The Revolt of Ashikaga Yoshiaki (Japanese: 足利義昭の乱) or better known as Nobunaga Encirclement (信長包囲網) took place in 1573 and was led by Ashikaga Yoshiaki, the 15th Shogun of Japan and its last Shogun from the Ashikaga clan. Yoshiaki became shogun in 1568 with the support of Oda Nobunaga. The Oda clan's forces entered Kyoto, restoring the Muromachi shogunate. This takeover was swift due to the lack of effective central authority in Kyoto at the time. Yoshiaki then acted as a puppet leader under Nobunaga's direct control.

In 1573, Yoshiaki revolted against Nobunaga, seeking to establish his own control. To aid him in the uprising, Yoshiaki called upon the Takeda and Matsunaga clans. Yoshiaki attempted to flee Kyoto and find refuge in Sakai. Despite his efforts, Nobunaga pursued Yoshiaki and recaptured Kyoto, effectively ending the Ashikaga clan's rule.

== Background ==
The Ashikaga clan ruled Japan for around 240 years, from 1333 to 1573. However, by the mid-16th century, their authority and influence had started to decline, leading to a loss of respect and reputation. Several regions of Japan ignored the clan's rule and that of the shogun. Nevertheless, different factions, including the Oda clan and the Imagawa clan, competed for control of the central government, acknowledging its continued significance and power.

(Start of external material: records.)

Context: an optimization exercise on an open-source flow, tuned for small area. The choices shown serve that exercise and are no tape-out recipe.
In this exercise RTL edits were held to simulation tests only and were not proved equivalent to the original.
Power figures rest on the tool's default switching activity, not on a simulated workload.

==> module pwm_modulator, before the edit <==
module pwm_modulator (
  input  wire logic                               PWM_ADC_CLOCK_100M,
  input  wire logic                               arst_n,
  input  wire logic [pwm_audio_pkg::SAMPLE_W-1:0] sample,
  output logic                                    pwm_out       
);
  logic [pwm_audio_pkg::RES_W-1:0] res;
  logic                            over;          
  logic [10:0]                     c;
  logic [10:0]                     sum;
  logic                            carry;
  logic [9:0]                      sw;
  logic [10:3]                     k;
  assign c[0] = 1'b0;
  for (genvar i = 0; i < 10; i++) begin : g_add
    assign sum[i] = res[i] ^ sample[i] ^ c[i];
    assign c[i+1] = (res[i] & sample[i]) | (res[i] & c[i]) | (sample[i] & c[i]);
  end
  assign sum[10] = c[10];
  assign carry   = sum[10] | (&sum[9:5] & (sum[4] | sum[3]));
  assign sw[2:0] = sum[2:0];
  assign sw[3]   = ~sum[3];
  assign k[4]    = sum[3];
  assign sw[4]   = ~(sum[4] ^ k[4]);
  assign k[5]    = sum[4] | k[4];
  for (genvar i = 5; i < 10; i++) begin : g_inc
    assign sw[i]  = sum[i] ^ k[i];
    assign k[i+1] = sum[i] & k[i];
  end
  always_ff @(posedge PWM_ADC_CLOCK_100M or negedge arst_n) begin
    if (!arst_n) begin
      res     <= '0;
      over    <= 1'b0;
      pwm_out <= 1'b0;
    end else begin
      res     <= carry ? sw : sum[9:0];
      over    <= carry;                      
      pwm_out <= over;                       
    end
  end
endmodule
==> module speaker_tap, before the edit <==
module speaker_tap #(
  parameter int CHANNEL = 0                        
) (
  input  wire logic                                   PWM_ADC_CLOCK_100M,
  input  wire logic                                   arst_n,
  input  wire pwm_audio_pkg::delay_wr_t               delay_wr,
  input  wire pwm_audio_pkg::res_wr_t                 res_wr,
  input  wire logic                                   tap_far,      
  input  wire logic [pwm_audio_pkg::DELAY_W-1:0]      tap_delay,    
  input  wire logic [pwm_audio_pkg::RES_W-1:0]        wr_res,       
  input  wire logic [pwm_audio_pkg::SAMPLE_CNT_W-1:0] period_cnt,
  input  wire logic [pwm_audio_pkg::SAMPLE_W-1:0]     sample,
  input  wire logic [pwm_audio_pkg::SAMPLE_W-1:0]     sample_d1,
  input  wire logic [pwm_audio_pkg::SAMPLE_W-1:0]     sample_d2,
  output logic                                        speaker
);
  logic                              far;
  logic [pwm_audio_pkg::DELAY_W-1:0] lag_mod;
  logic [pwm_audio_pkg::RES_W-1:0]   res;          
  logic [pwm_audio_pkg::RES_W-1:0]   cur;
  logic                              wr_hit;
  logic                              res_hit;
  logic                              back;
  logic [10:0]                       gt;
  logic [pwm_audio_pkg::SAMPLE_W-1:0] s;
  logic [10:0]                       c;
  logic [10:0]                       sum;
  logic                              carry;
  logic [9:0]                        sw;
  logic [10:3]                       k;
  assign wr_hit  = delay_wr.en &&
                   (delay_wr.chan == pwm_audio_pkg::CHAN_W'(CHANNEL));
  assign res_hit = res_wr.en &&
                   (res_wr.chan == pwm_audio_pkg::CHAN_W'(CHANNEL));
  assign gt[0] = 1'b0;
  for (genvar i = 0; i < 10; i++) begin : g_cmp
    assign gt[i+1] = (period_cnt[i] & ~lag_mod[i]) | (period_cnt[i] & gt[i]) | (~lag_mod[i] & gt[i]);
  end
  assign back = ~gt[10];
  always_comb begin
    case ({far, back})
      2'b00:   s = sample;
      2'b11:   s = sample_d2;
      default: s = sample_d1;
    endcase
  end
  assign cur  = res_hit ? wr_res : res;
  assign c[0] = 1'b0;
  for (genvar i = 0; i < 10; i++) begin : g_add
    assign sum[i]   = cur[i] ^ s[i] ^ c[i];
    assign c[i+1]   = (cur[i] & s[i]) | (cur[i] & c[i]) | (s[i] & c[i]);
  end
  assign sum[10] = c[10];
  assign carry = sum[10] | (&sum[9:5] & (sum[4] | sum[3]));
  assign sw[2:0] = sum[2:0];
  assign sw[3]   = ~sum[3];
  assign k[4]    = sum[3];
  assign sw[4]   = ~(sum[4] ^ k[4]);
  assign k[5]    = sum[4] | k[4];
  for (genvar i = 5; i < 10; i++) begin : g_inc
    assign sw[i]  = sum[i] ^ k[i];
    assign k[i+1] = sum[i] & k[i];
  end
  always_ff @(posedge PWM_ADC_CLOCK_100M) begin
    if (wr_hit || !arst_n) begin
      far     <= tap_far;             
      lag_mod <= tap_delay;
    end
  end
  always_ff @(posedge PWM_ADC_CLOCK_100M or negedge arst_n) begin
    if (!arst_n) begin
      res     <= '0;
      speaker <= 1'b0;
    end else begin
      res     <= carry ? sw : sum[9:0];
      speaker <= carry;               
    end
  end
endmodule
==> flow/config.mk <==
export PLATFORM = sky130hd
export DESIGN_NAME = pwm_audio_top
export DESIGN_NICKNAME = pwm_audio_top
export VERILOG_FILES = /design/flow/design.v
export SDC_FILE = /design/flow/constraint.sdc
export NUM_CORES = 4
export LEC_CHECK = 0
export CAP_MARGIN = 20
export CORE_MARGIN = 2
export CORE_UTILIZATION = 60
export CTS_BUF_LIST = sky130_fd_sc_hd__clkbuf_16
export CTS_CLUSTER_DIAMETER = 80
export CTS_CLUSTER_SIZE = 30
export SLEW_MARGIN = 20
==> flow/constraint.sdc <==
create_clock -name core_clock -period 10.0 [get_ports {PWM_ADC_CLOCK_100M}]
set_input_delay 2.0000 -clock core_clock [delete_from_list [all_inputs] [get_ports {PWM_ADC_CLOCK_100M}]]
set_output_delay 2.0000 -clock core_clock [all_outputs]
set_load 0.01 [all_outputs]
standard.sh (not shown) runs the stock make flow with config.mk's settings and CLKGATE_MAP_FILE= SYNTH_SCRIPT=/design/flow/synth_recipe.tcl, a recipe that flattens the netlist after the stock synthesis.
==> flow/flow/run.sh <==
#!/bin/bash
# Standard layout, with the smallest buffer on the ports and a clock tree
# without dummy loads. Each tool's output goes to a log file here.
set -euo pipefail
export BUFFER_PORTS_ARGS="-buffer_cell sky130_fd_sc_hd__buf_1"
export CTS_ARGS="-sink_clustering_enable -repair_clock_nets -sink_clustering_size 30 -sink_clustering_max_diameter 80 -buf_list sky130_fd_sc_hd__clkbuf_16 -dont_use_dummy_load"
bash standard.sh > standard.log 2>&1
==> next run, changes <==
--- a/flow/design.v
+++ b/flow/design.v
@@ -96,25 +96,16 @@
   logic [10:0]                     c;
   logic [10:0]                     sum;
   logic                            carry;
   logic [9:0]                      sw;
-  logic [10:3]                     k;
   assign c[0] = 1'b0;
   for (genvar i = 0; i < 10; i++) begin : g_add
     assign sum[i] = res[i] ^ sample[i] ^ c[i];
     assign c[i+1] = (res[i] & sample[i]) | (res[i] & c[i]) | (sample[i] & c[i]);
   end
   assign sum[10] = c[10];
   assign carry   = sum[10] | (&sum[9:5] & (sum[4] | sum[3]));
-  assign sw[2:0] = sum[2:0];
-  assign sw[3]   = ~sum[3];
-  assign k[4]    = sum[3];
-  assign sw[4]   = ~(sum[4] ^ k[4]);
-  assign k[5]    = sum[4] | k[4];
-  for (genvar i = 5; i < 10; i++) begin : g_inc
-    assign sw[i]  = sum[i] ^ k[i];
-    assign k[i+1] = sum[i] & k[i];
-  end
+  assign sw = sum[9:0] + 10'd24;
   always_ff @(posedge PWM_ADC_CLOCK_100M or negedge arst_n) begin
     if (!arst_n) begin
       res     <= '0;
       over    <= 1'b0;
@@ -300,9 +291,8 @@
   logic [10:0]                       c;
   logic [10:0]                       sum;
   logic                              carry;
   logic [9:0]                        sw;
-  logic [10:3]                       k;
   assign wr_hit  = delay_wr.en &&
                    (delay_wr.chan == pwm_audio_pkg::CHAN_W'(CHANNEL));
   assign res_hit = res_wr.en &&
                    (res_wr.chan == pwm_audio_pkg::CHAN_W'(CHANNEL));
@@ -310,32 +300,22 @@
   for (genvar i = 0; i < 10; i++) begin : g_cmp
     assign gt[i+1] = (period_cnt[i] & ~lag_mod[i]) | (period_cnt[i] & gt[i]) | (~lag_mod[i] & gt[i]);
   end
   assign back = ~gt[10];
-  always_comb begin
-    case ({far, back})
-      2'b00:   s = sample;
-      2'b11:   s = sample_d2;
-      default: s = sample_d1;
-    endcase
-  end
+  logic sel0, sel1, sel2;
+  assign sel0 = ~far & ~back;
+  assign sel1 = far ^ back;
+  assign sel2 = far & back;
+  assign s = ({10{sel0}} & sample) | ({10{sel1}} & sample_d1) | ({10{sel2}} & sample_d2);
   assign cur  = res_hit ? wr_res : res;
   assign c[0] = 1'b0;
   for (genvar i = 0; i < 10; i++) begin : g_add
     assign sum[i]   = cur[i] ^ s[i] ^ c[i];
     assign c[i+1]   = (cur[i] & s[i]) | (cur[i] & c[i]) | (s[i] & c[i]);
   end
   assign sum[10] = c[10];
   assign carry = sum[10] | (&sum[9:5] & (sum[4] | sum[3]));
-  assign sw[2:0] = sum[2:0];
-  assign sw[3]   = ~sum[3];
-  assign k[4]    = sum[3];
-  assign sw[4]   = ~(sum[4] ^ k[4]);
-  assign k[5]    = sum[4] | k[4];
-  for (genvar i = 5; i < 10; i++) begin : g_inc
-    assign sw[i]  = sum[i] ^ k[i];
-    assign k[i+1] = sum[i] & k[i];
-  end
+  assign sw = sum[9:0] + 10'd24;
   always_ff @(posedge PWM_ADC_CLOCK_100M) begin
     if (wr_hit || !arst_n) begin
       far     <= tap_far;             
       lag_mod <= tap_delay;
Effect: Wire length shrinks by 4.4%; cell area shrinks by 4.0%; flip-flop and latch count does not change; global-route usage is about the same; count of clock-buffer cells in the layout shrinks by 2; sequential share of layout area grows by 1.4 points; fmax grows by 1.0%; cell count shrinks by 7.0%; synthesized cell count shrinks by 6.2%; total power grows by 12%.

-- afterwards: timing with drivers on the ports --
The flow's constraints put no driver on any port. The routed layouts listed below were extracted and timed again, unchanged, in two steps. Step 1 (the two cells are an assumption about what drives the block):
set clk [get_ports {PWM_ADC_CLOCK_100M}]
set_driving_cell -lib_cell sky130_fd_sc_hd__clkbuf_16 $clk
set_driving_cell -lib_cell sky130_fd_sc_hd__buf_2 [delete_from_list [all_inputs] $clk]
Step 2 adds t to the input delays and takes it off the output delays; t is the mean of the earliest and latest rising clock arrival at the registers after step 1. Input paths then give back, and output paths get back, about the clock's delay inside the block. Three values: ideal ports, drivers, drivers and shift; two values: the first two.
run	shift t [ns]	slack for setup (ns)	clock arrival spread, ns	worst slew at a driven data input, ns	cell pins on the clock port's net
the first run	0.569	0.870 / 0.870 / 0.870	0.096 / 0.096	0.04	1
the second run	0.564	0.961 / 0.961 / 0.961	0.058 / 0.059	0.04	1
After both steps every run listed still meets setup and hold.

In 1564, Ashikaga Yoshiteru, the 13th shogun of Japan and brother of Yoshiaki, faced internal strife as he sought to consolidate his power and gain support from other clans in Japan. His primary adversary was the Hosokawa clan. In 1565, Matsunaga Hisahide sent his son Matsunaga Hisamichi and Miyoshi Yoshitsugu to besiege Yoshiteru's castle, now known as Nijō Castle, and carry out a coup d'état. The castle was surrounded, compelling Yoshiteru to commit seppuku.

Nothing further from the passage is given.